Look for the word "kind" in the material below, then report each line where it occurs.

DATA FOR ANALYSIS:
* * * * *

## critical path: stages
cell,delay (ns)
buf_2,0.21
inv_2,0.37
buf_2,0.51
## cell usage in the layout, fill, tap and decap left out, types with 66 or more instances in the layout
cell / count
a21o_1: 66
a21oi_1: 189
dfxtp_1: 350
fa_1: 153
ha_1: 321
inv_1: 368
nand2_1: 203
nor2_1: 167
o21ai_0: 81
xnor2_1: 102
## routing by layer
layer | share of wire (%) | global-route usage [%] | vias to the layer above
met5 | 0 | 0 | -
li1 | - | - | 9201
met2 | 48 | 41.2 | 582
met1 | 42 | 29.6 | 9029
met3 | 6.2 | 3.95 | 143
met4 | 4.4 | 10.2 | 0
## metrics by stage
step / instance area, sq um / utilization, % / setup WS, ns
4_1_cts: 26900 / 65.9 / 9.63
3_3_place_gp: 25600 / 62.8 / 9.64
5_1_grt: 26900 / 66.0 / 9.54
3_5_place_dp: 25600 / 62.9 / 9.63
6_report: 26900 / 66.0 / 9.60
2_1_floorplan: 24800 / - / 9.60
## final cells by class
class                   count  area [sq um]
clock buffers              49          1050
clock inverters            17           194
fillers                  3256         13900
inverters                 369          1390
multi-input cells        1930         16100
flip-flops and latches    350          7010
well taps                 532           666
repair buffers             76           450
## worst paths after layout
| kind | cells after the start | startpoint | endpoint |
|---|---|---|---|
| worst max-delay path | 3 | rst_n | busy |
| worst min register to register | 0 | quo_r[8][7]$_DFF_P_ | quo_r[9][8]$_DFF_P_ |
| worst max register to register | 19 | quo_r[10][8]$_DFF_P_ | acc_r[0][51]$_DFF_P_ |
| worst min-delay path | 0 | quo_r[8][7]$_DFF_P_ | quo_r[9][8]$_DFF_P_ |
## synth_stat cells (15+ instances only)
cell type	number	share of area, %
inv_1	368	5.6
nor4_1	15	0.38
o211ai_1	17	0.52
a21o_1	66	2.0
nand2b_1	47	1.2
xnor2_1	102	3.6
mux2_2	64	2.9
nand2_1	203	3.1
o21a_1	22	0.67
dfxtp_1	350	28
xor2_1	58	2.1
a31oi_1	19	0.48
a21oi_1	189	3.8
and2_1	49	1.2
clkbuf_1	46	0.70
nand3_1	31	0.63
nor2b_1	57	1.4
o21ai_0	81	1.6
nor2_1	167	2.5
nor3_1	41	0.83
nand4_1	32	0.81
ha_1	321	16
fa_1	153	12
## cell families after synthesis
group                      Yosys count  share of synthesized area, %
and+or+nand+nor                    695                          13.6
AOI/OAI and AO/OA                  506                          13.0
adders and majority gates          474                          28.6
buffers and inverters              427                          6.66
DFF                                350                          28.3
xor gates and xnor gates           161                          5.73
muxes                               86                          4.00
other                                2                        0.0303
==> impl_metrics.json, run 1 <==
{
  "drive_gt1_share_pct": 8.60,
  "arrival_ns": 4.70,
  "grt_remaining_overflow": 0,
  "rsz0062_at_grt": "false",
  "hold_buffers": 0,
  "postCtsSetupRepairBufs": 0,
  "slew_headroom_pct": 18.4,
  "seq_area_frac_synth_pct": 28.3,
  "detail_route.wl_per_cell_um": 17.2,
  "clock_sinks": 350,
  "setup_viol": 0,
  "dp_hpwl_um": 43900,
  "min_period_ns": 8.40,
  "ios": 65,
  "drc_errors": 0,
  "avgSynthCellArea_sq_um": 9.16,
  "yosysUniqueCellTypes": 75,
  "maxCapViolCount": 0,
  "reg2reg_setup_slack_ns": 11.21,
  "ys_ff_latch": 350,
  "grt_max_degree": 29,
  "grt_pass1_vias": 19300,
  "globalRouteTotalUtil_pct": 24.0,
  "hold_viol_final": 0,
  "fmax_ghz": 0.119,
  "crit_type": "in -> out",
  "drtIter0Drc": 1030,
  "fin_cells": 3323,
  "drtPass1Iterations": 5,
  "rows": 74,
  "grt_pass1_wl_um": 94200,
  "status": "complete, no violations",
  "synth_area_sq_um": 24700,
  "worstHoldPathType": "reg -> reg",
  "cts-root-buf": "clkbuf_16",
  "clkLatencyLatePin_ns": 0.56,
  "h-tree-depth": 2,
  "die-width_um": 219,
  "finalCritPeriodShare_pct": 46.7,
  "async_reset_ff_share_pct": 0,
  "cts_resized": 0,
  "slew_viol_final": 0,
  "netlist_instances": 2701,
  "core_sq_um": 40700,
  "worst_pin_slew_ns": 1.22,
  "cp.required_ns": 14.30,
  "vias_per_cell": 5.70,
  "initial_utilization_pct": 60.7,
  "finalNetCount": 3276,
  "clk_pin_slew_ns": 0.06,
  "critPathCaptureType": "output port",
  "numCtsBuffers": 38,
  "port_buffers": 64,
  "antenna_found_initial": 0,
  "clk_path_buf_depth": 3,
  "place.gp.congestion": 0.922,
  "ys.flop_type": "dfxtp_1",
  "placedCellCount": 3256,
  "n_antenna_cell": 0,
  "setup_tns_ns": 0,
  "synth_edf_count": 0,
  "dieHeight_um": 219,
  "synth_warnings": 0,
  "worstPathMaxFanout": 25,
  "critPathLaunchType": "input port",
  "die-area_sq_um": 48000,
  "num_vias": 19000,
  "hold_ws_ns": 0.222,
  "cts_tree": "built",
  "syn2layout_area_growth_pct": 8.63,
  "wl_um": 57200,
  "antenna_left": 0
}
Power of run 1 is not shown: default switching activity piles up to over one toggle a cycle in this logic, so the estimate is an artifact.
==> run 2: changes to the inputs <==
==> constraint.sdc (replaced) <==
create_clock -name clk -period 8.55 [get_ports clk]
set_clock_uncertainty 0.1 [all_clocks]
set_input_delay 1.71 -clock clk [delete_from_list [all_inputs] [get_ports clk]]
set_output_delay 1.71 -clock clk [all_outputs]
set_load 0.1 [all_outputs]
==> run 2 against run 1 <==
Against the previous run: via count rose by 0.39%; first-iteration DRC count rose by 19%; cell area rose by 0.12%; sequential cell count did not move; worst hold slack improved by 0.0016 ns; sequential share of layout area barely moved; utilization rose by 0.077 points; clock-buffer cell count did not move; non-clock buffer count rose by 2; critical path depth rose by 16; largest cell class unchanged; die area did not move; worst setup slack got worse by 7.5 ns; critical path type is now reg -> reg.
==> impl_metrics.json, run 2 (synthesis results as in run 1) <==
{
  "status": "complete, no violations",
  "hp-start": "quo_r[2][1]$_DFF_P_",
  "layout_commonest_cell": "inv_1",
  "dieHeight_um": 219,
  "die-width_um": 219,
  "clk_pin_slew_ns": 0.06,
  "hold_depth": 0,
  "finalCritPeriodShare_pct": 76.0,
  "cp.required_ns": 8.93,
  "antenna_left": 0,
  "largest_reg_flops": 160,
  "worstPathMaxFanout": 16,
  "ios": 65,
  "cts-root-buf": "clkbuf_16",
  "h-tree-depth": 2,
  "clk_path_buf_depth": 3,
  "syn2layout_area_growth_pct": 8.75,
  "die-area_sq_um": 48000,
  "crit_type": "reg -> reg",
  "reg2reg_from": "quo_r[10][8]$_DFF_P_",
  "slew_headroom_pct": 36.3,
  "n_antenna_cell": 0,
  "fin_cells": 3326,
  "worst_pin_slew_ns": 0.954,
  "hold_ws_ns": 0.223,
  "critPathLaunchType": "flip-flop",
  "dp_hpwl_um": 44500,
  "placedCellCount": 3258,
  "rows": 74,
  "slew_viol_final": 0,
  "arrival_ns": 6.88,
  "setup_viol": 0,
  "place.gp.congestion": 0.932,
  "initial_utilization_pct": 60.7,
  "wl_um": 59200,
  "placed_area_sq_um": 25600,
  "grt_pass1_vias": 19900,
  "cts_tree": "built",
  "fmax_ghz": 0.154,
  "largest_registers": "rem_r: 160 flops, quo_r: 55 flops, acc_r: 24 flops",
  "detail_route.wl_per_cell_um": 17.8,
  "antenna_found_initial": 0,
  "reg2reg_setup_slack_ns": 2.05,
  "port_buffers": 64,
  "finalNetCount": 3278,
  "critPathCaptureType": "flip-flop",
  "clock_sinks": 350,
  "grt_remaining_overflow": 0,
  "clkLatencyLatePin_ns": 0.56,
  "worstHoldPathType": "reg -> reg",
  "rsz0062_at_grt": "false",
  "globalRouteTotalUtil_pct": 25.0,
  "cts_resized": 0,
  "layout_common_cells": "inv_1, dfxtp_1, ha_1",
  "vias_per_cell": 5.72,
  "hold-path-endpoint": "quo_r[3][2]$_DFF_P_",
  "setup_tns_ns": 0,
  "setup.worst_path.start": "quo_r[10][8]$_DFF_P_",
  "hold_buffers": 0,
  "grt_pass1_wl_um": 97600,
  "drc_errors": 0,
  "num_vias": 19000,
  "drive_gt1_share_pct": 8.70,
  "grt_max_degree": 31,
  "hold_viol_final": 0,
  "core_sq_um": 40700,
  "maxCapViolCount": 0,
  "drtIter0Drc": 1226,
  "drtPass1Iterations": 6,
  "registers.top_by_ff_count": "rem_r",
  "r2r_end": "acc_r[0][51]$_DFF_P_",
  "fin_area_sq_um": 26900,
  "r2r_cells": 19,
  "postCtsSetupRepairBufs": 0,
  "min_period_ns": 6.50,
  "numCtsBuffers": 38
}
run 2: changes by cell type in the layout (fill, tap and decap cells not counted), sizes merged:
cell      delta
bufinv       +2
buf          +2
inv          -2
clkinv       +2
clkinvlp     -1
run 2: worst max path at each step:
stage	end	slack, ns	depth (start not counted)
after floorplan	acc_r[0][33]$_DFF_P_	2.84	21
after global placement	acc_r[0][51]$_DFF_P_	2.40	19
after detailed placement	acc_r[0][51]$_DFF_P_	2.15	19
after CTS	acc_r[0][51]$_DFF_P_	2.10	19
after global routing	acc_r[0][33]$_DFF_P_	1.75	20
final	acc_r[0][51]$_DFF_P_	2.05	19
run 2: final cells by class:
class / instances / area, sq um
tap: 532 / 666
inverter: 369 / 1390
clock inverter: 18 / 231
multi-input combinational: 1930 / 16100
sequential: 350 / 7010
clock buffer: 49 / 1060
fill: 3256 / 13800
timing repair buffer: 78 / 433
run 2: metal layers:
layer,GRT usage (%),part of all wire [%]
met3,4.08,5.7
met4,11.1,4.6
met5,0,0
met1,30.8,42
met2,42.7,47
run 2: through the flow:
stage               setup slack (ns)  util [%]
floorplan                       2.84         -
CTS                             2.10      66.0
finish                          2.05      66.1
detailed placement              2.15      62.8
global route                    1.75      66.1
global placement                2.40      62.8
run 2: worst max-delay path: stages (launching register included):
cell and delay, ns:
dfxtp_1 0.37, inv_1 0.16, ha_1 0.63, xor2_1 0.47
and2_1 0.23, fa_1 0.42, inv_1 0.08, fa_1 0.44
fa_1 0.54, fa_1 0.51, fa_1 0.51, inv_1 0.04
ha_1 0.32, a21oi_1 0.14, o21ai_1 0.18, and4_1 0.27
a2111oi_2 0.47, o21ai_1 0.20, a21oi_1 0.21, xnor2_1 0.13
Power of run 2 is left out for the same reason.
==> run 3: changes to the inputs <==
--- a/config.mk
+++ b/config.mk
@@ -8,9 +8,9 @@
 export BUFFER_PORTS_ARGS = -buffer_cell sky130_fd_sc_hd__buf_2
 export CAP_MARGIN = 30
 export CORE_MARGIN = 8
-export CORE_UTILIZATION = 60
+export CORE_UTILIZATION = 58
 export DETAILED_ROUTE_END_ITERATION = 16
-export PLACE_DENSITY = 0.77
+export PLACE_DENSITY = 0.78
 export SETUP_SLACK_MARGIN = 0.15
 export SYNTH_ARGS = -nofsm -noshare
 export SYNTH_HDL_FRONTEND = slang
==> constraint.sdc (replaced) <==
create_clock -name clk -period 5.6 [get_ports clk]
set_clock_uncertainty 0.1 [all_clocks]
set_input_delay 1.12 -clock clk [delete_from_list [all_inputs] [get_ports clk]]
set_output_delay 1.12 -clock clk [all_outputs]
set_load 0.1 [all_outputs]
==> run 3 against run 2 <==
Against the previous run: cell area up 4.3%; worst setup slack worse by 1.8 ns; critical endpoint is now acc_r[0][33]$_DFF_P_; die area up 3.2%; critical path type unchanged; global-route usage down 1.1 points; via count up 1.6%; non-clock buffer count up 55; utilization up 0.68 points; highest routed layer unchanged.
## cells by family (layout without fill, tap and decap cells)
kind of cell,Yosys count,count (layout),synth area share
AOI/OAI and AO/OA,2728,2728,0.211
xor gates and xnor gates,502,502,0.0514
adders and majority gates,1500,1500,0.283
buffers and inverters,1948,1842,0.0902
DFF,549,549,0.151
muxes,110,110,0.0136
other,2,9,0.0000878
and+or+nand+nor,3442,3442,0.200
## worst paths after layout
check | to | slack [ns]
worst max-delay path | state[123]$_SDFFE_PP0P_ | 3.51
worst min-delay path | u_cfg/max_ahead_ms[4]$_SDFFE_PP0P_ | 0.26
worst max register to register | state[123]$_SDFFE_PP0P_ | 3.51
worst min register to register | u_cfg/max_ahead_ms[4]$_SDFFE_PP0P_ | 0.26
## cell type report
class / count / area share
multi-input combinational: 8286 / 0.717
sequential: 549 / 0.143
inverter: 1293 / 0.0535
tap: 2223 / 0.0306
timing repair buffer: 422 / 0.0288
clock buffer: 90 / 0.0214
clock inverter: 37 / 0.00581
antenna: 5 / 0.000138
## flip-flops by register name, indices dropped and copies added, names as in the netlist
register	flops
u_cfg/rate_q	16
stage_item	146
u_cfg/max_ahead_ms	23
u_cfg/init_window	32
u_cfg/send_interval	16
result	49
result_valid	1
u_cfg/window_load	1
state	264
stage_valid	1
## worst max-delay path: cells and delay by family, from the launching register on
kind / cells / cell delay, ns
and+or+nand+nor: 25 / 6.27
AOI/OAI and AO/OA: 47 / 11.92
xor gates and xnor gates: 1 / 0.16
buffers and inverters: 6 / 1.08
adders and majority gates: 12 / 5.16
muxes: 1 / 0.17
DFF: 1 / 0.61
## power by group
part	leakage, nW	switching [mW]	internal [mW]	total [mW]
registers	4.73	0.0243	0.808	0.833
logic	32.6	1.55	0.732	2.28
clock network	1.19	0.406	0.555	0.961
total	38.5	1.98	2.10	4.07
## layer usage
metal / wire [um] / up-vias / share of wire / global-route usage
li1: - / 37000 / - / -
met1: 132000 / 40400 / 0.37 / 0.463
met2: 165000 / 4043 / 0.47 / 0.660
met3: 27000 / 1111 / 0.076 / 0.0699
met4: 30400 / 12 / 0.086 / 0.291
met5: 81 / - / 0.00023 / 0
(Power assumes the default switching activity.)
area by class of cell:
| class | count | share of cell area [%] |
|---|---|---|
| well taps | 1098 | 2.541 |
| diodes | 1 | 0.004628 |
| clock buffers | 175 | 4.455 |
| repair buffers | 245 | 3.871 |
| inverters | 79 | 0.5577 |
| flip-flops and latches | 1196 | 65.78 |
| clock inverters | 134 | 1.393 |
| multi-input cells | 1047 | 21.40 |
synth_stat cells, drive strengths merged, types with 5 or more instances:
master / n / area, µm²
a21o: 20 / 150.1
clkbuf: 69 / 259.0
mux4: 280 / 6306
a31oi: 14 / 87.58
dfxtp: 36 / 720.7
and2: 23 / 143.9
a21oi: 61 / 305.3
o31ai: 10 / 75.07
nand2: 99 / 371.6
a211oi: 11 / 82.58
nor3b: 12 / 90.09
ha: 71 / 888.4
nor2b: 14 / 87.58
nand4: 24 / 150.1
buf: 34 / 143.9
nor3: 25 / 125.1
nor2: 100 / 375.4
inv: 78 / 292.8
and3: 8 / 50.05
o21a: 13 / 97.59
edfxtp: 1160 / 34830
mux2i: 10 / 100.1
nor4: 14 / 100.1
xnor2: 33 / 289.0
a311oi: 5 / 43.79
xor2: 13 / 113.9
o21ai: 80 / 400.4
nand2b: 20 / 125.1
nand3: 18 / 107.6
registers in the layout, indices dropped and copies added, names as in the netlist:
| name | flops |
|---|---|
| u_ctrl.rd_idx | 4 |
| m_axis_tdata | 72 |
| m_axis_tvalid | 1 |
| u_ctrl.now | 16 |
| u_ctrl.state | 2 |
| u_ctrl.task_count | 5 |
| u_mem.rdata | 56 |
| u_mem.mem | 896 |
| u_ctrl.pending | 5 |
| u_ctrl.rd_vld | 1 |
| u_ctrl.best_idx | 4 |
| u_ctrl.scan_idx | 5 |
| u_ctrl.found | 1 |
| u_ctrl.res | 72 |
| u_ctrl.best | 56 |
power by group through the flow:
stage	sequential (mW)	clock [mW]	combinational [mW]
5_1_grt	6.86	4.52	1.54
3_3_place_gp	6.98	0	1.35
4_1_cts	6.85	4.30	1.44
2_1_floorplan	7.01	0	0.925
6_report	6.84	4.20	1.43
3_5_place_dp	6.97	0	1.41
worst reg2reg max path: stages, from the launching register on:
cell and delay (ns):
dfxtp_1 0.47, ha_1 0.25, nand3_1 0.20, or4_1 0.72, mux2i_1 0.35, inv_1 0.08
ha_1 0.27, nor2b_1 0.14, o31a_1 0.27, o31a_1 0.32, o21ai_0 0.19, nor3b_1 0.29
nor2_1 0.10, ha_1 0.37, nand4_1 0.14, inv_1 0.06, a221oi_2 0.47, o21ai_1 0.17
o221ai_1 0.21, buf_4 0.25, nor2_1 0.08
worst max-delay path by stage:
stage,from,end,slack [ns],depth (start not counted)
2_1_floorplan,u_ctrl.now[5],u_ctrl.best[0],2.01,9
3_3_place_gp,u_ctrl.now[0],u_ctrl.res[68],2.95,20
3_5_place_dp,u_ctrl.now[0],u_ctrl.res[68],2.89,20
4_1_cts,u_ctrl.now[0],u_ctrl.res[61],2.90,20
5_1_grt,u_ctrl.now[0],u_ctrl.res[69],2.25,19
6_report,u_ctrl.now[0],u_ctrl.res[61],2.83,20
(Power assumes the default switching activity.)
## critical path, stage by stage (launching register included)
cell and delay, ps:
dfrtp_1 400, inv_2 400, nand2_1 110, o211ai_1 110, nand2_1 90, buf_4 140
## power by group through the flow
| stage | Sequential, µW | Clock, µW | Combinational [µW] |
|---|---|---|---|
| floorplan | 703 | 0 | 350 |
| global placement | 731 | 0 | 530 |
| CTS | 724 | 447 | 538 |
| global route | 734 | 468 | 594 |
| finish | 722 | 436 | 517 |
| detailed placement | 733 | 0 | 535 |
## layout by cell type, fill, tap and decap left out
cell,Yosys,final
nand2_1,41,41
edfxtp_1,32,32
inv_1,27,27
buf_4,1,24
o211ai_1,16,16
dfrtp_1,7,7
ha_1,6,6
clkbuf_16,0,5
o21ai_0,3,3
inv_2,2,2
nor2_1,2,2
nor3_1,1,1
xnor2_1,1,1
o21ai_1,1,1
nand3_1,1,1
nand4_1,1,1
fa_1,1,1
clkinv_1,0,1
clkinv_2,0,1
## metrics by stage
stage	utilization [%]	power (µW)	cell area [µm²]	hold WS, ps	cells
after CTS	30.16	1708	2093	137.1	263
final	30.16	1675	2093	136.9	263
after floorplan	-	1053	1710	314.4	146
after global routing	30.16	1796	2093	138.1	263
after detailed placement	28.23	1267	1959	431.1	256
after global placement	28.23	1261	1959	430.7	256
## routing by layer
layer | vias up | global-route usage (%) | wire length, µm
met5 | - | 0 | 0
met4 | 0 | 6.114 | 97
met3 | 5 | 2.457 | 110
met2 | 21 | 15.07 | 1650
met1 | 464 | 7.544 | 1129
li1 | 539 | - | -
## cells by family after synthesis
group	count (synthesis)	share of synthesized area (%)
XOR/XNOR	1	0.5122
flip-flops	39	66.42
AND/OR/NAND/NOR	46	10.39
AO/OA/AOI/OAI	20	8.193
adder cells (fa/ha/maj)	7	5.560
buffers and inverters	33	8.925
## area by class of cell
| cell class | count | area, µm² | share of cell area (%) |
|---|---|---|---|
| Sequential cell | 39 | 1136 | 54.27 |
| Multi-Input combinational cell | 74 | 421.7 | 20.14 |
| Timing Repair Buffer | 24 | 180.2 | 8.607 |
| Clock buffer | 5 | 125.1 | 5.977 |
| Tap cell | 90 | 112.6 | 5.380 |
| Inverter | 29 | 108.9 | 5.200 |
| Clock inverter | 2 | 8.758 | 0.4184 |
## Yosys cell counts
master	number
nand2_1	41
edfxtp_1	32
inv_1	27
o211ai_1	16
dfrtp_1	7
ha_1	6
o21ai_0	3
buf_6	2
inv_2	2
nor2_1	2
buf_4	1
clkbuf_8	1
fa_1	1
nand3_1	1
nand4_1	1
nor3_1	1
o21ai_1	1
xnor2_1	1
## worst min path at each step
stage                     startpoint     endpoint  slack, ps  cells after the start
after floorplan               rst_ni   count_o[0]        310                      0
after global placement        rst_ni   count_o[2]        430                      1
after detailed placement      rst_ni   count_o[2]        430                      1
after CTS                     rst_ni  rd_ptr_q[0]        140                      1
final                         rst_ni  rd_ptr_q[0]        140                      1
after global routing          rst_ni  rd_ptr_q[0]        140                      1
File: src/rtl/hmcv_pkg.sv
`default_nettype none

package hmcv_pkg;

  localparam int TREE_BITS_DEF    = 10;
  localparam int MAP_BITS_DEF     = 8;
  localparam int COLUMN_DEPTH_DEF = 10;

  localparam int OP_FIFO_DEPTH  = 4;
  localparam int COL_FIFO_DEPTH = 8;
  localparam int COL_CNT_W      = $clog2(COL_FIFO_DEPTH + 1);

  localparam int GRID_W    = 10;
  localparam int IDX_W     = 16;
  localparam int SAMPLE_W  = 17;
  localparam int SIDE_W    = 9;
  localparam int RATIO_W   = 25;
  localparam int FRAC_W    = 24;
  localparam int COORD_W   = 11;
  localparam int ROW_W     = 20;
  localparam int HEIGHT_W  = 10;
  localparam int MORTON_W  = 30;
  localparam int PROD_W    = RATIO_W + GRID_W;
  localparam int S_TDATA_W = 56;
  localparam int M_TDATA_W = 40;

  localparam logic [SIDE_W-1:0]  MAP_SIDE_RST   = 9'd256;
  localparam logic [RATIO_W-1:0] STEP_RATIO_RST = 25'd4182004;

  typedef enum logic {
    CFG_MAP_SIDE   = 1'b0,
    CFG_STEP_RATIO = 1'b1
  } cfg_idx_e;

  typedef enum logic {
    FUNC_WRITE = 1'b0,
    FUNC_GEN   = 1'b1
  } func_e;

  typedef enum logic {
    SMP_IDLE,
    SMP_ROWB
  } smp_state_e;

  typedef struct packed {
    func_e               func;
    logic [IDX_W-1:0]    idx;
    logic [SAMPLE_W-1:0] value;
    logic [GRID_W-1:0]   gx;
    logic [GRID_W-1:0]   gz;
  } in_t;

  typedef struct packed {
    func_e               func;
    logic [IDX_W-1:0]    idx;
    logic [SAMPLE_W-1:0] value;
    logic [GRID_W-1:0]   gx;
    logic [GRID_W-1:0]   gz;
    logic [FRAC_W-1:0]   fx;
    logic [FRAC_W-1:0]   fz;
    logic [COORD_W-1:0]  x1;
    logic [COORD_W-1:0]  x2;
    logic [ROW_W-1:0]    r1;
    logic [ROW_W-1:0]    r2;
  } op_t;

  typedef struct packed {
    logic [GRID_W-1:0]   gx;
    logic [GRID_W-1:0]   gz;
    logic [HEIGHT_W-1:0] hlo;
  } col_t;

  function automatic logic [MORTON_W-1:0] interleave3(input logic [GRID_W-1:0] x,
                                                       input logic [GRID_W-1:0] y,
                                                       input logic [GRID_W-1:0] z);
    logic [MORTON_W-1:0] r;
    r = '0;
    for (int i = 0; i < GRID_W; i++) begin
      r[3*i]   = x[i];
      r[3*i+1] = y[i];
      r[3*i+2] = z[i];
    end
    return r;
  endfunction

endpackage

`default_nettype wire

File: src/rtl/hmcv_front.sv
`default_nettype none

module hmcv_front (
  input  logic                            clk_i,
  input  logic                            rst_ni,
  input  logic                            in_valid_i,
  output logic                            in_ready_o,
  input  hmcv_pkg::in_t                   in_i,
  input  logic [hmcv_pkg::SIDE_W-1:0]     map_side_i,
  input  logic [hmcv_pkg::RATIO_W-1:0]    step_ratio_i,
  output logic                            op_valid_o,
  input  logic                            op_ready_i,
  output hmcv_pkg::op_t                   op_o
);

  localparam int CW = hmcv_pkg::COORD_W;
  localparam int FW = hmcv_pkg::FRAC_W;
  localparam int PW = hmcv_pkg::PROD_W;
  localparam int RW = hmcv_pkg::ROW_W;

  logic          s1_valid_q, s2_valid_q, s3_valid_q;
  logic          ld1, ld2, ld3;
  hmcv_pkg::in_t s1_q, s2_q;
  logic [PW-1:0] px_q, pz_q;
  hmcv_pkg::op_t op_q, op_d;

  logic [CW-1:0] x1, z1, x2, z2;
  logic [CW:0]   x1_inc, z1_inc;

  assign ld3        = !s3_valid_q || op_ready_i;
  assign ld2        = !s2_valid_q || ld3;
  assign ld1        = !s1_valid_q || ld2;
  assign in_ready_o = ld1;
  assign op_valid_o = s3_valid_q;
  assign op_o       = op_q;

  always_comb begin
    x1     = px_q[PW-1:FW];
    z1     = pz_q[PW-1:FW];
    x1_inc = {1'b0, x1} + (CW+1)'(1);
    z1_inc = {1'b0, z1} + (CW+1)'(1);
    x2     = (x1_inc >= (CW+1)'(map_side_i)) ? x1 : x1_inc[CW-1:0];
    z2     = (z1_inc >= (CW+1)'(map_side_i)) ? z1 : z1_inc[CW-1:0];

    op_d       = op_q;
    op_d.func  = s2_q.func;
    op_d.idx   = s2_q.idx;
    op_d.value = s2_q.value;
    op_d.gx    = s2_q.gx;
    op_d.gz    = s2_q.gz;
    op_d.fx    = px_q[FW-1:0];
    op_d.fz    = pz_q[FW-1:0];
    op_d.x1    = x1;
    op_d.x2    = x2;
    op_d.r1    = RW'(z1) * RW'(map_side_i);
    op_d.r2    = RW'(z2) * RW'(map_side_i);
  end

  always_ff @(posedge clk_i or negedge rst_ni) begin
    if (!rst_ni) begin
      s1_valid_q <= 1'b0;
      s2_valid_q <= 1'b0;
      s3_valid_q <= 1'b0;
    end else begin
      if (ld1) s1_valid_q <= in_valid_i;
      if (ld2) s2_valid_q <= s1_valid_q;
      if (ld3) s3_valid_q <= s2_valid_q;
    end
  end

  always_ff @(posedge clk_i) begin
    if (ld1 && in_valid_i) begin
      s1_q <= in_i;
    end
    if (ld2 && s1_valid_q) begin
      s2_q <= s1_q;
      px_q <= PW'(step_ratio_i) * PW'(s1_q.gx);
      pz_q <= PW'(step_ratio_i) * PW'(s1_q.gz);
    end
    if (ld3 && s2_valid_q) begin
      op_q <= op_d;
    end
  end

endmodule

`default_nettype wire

* * * * *

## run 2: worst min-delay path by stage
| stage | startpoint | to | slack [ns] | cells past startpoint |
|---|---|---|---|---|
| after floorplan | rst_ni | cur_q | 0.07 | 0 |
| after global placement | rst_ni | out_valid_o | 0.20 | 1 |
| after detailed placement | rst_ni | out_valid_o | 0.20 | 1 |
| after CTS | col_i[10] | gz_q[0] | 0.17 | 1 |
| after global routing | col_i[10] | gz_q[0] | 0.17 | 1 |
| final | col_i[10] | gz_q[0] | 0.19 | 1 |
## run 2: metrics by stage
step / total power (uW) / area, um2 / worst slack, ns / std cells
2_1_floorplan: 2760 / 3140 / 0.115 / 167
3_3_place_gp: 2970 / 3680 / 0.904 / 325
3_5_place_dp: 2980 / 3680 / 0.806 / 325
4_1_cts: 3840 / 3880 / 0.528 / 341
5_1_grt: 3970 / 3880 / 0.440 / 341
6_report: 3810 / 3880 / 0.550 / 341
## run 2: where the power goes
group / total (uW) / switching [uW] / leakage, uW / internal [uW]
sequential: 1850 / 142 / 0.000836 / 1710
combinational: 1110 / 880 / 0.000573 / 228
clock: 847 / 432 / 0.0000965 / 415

* * * * *

REPLY:
| kind | cells after the start | startpoint | endpoint |
kind of cell,Yosys count,count (layout),synth area share
kind / cells / cell delay, ns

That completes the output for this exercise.